Ben Franklin told a young tradesman, “Time is money.” In an age of distraction, everything takes time. Economists call it opportunity cost. Do you stay out late after dinner, or prepare for the next day? Is an eMBA worth the effort?
Successful businesses know that new work costs money. Either old tasks go undone, or you hire staff to tackle new projects. Corporations go broke if they don’t pay close attention to how workers spend time on the job.
Stealing Millions from Patient Care – One example
Our team received a final notice from our site admin. Every physician must complete a survey, or we lose funding for our electronic medical record (EMR). The survey had close to 100 questions and took 2 hours to read carefully and answer accurately.
[Full disclosure: I love EMRs, IT and clinical tools of all sorts. I think we need more informatics, not less.]
Over 11,000 Ontario physicians on EMR x 2 hours = 22,000 hours of clinical time spent on 1 survey.
= 9.6 years (22,000 / (50 hours per week x 46 weeks per year)).
= $3.252 million for 1 survey [9.6 years x $340,000 (average gross billings)]
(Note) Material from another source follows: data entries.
$ cat src/rtl/eca_pkg.sv
// Shared types and constants for the elementary cellular automaton.
// Boundary and FSM encodings plus the virtual-neighbour helper.
package eca_pkg;

    typedef enum logic [1:0] {
        BND_ZERO    = 2'b00,
        BND_ONE     = 2'b01,
        BND_WRAP    = 2'b10,
        BND_REFLECT = 2'b11
    } bnd_e;

    typedef enum logic [1:0] {
        S_IDLE  = 2'd0,
        S_RUN   = 2'd1,
        S_BURST = 2'd2
    } state_e;

    localparam logic [7:0] RULE_110 = 8'd110;

    // Returns {cell[N], cell[-1]} for the given edge mode.
    function automatic logic [1:0] virt_nbrs(
        bnd_e mode,
        logic c_first,
        logic c_last
    );
        logic [1:0] v;
        unique case (mode)
            BND_ZERO:    v = 2'b00;
            BND_ONE:     v = 2'b11;
            BND_WRAP:    v = {c_first, c_last};
            BND_REFLECT: v = {c_last, c_first};
            default:     v = 2'b00;
        endcase
        return v;
    endfunction

endpackage

$ cat src/rtl/eca_if.sv
// Config, block-port and stepping bundle between the pin wrapper
// and the automaton core.
interface eca_if #(
    parameter int NUM_CELLS = 240,
    parameter int BLOCK_W = 8,
    parameter int ADDR_W =
        $clog2((NUM_CELLS + BLOCK_W - 1) / BLOCK_W),
    parameter int GEN_W = 16
);

    logic              cfg_we;
    logic [7:0]        rule_in;
    logic [1:0]        boundary_in;
    logic              wr_en;
    logic [ADDR_W-1:0] addr;
    logic [BLOCK_W-1:0] wr_data;
    logic [BLOCK_W-1:0] rd_data;
    logic              run;
    logic              step_start;
    logic [GEN_W-1:0]  step_n;
    logic              busy;
    logic [GEN_W-1:0]  gen_count;

    modport master (
        output cfg_we,
        output rule_in,
        output boundary_in,
        output wr_en,
        output addr,
        output wr_data,
        output run,
        output step_start,
        output step_n,
        input  rd_data,
        input  busy,
        input  gen_count
    );

    modport slave (
        input  cfg_we,
        input  rule_in,
        input  boundary_in,
        input  wr_en,
        input  addr,
        input  wr_data,
        input  run,
        input  step_start,
        input  step_n,
        output rd_data,
        output busy,
        output gen_count
    );

endinterface

$ cat src/rtl/eca_cell.sv
// One automaton cell: next state is the rule bit selected by
// the {left, centre, right} neighbourhood.
module eca_cell (
    input  logic [7:0] rule,
    input  logic       l,
    input  logic       c,
    input  logic       r,
    output logic       nxt
);

    assign nxt = rule[{l, c, r}];

endmodule

$ cat src/rtl/eca_core.sv
// Elementary cellular automaton engine: loadable rule, edge modes,
// free-run and counted bursts, and a block read/write port.
module eca_core
    import eca_pkg::*;
#(
    parameter int NUM_CELLS = 240,
    parameter int BLOCK_W = 8,
    parameter int ADDR_W =
        $clog2((NUM_CELLS + BLOCK_W - 1) / BLOCK_W),
    parameter int GEN_W = 16,
    parameter logic [7:0] DEFAULT_RULE = RULE_110
) (
    input logic  clk,
    input logic  rst_n,
    eca_if.slave bus
);

    localparam int NBLK = (NUM_CELLS + BLOCK_W - 1) / BLOCK_W;
    localparam int PADW = NBLK * BLOCK_W;
    localparam logic [NUM_CELLS-1:0] CELLS_RST =
        {{(NUM_CELLS-1){1'b0}}, 1'b1};

    logic [NUM_CELLS-1:0] cells;
    logic [NUM_CELLS-1:0] cells_d;
    logic [NUM_CELLS-1:0] nxt;
    logic [NUM_CELLS+1:0] ext;
    logic [1:0]           vn;
    logic [7:0]           rule;
    bnd_e                 bnd;
    state_e               state;
    logic                 busy_q;
    logic [GEN_W-1:0]     burst_cnt;
    logic [GEN_W-1:0]     gen_cnt;
    logic                 start_ok;
    logic                 adv;
    logic [PADW-1:0]      pad;
    logic [NBLK-1:0]      wr_hit;
    logic [BLOCK_W-1:0]   blk [NBLK];

    // A burst can only be armed from a non-burst state.
    assign start_ok = bus.step_start
                    && (bus.step_n != '0)
                    && (state != S_BURST);

    assign adv = !bus.wr_en
               && ((state == S_BURST)
                   || (bus.run && !start_ok));

    assign vn  = virt_nbrs(bnd, cells[0], cells[NUM_CELLS-1]);
    assign ext = {vn[1], cells, vn[0]};

    // ext[i+1] is cell i; ext[0] and ext[N+1] are the virtual cells.
    for (genvar i = 0; i < NUM_CELLS; i++) begin : g_cell
        localparam int B = i / BLOCK_W;
        localparam int K = i % BLOCK_W;

        eca_cell u_cell (
            .rule (rule),
            .l    (ext[i+2]),
            .c    (ext[i+1]),
            .r    (ext[i]),
            .nxt  (nxt[i])
        );

        assign cells_d[i] = wr_hit[B] ? bus.wr_data[K]
                          : adv       ? nxt[i]
                          :             cells[i];
    end

    assign pad = PADW'(cells);

    for (genvar b = 0; b < NBLK; b++) begin : g_blk
        assign blk[b]    = pad[b*BLOCK_W +: BLOCK_W];
        assign wr_hit[b] = bus.wr_en
                        && (bus.addr == ADDR_W'(b));
    end

    always_comb begin
        bus.rd_data = '0;
        if (32'(bus.addr) < NBLK) begin
            bus.rd_data = blk[bus.addr];
        end
    end

    assign bus.busy      = busy_q;
    assign bus.gen_count = gen_cnt;

    always_ff @(posedge clk or negedge rst_n) begin
        if (!rst_n) begin
            cells     <= CELLS_RST;
            rule      <= DEFAULT_RULE;
            bnd       <= BND_ZERO;
            state     <= S_IDLE;
            busy_q    <= 1'b0;
            burst_cnt <= '0;
            gen_cnt   <= '0;
        end else begin
            cells <= cells_d;

            if (bus.cfg_we) begin
                rule <= bus.rule_in;
                bnd  <= bnd_e'(bus.boundary_in);
            end

            if (adv) begin
                gen_cnt <= gen_cnt + 1'b1;
            end

            unique case (state)
                S_IDLE, S_RUN: begin
                    if (start_ok) begin
                        state     <= S_BURST;
                        busy_q    <= 1'b1;
                        burst_cnt <= bus.step_n;
                    end else begin
                        state <= bus.run ? S_RUN : S_IDLE;
                    end
                end
                S_BURST: begin
                    if (adv) begin
                        burst_cnt <= burst_cnt - 1'b1;
                        if (burst_cnt == GEN_W'(1)) begin
                            busy_q <= 1'b0;
                            state  <= bus.run ? S_RUN : S_IDLE;
                        end
                    end
                end
                default: begin
                    state  <= S_IDLE;
                    busy_q <= 1'b0;
                end
            endcase
        end
    end

endmodule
Of course, time spent away from clinical care saves the government money. Docs get dozens of similar non-clinical requests.
Administrative Off-Load
Efficient hospital-based medical groups remain on high alert to admin off-load. Hospital administrators love to build arguments for why a specific administrative task requires an MD (e.g. RM&R forms for community nursing, Transfer forms for mental health patients).
It saves hospitals money. If they can convince docs to do something, it means they don’t have to hire staff using hospital funds. MDs get paid from OHIP, not hospitals.
Laziness and Efficiency
Vice often drives virtue. Laziness makes us to look for easier ways to work. My Scottish Granny might have harrumphed, “You find shortcuts so you can do MORE work, not less!”
Ok. But we still don’t spend our time looking for ways to make work harder. Unless you’re a bureaucrat. Bureaucracy slows things down, resists change, ‘manages’ innovation.
Bizzaro World
In nationalized services, governments save money by slowing down their most expensive assets. They save by shutting down MRIs, closing operating rooms and shackling physicians with as much non-clinical work as possible. Up is down and down is up in Bizzaro world.
$3.25 million dollars of potential patient care wasted on one survey is only a shaving off a lumber pile of waste. If politicians were serious about efficiency, they would insist on freeing up doctors so patients could receive more care.
But more care costs money; who wants that?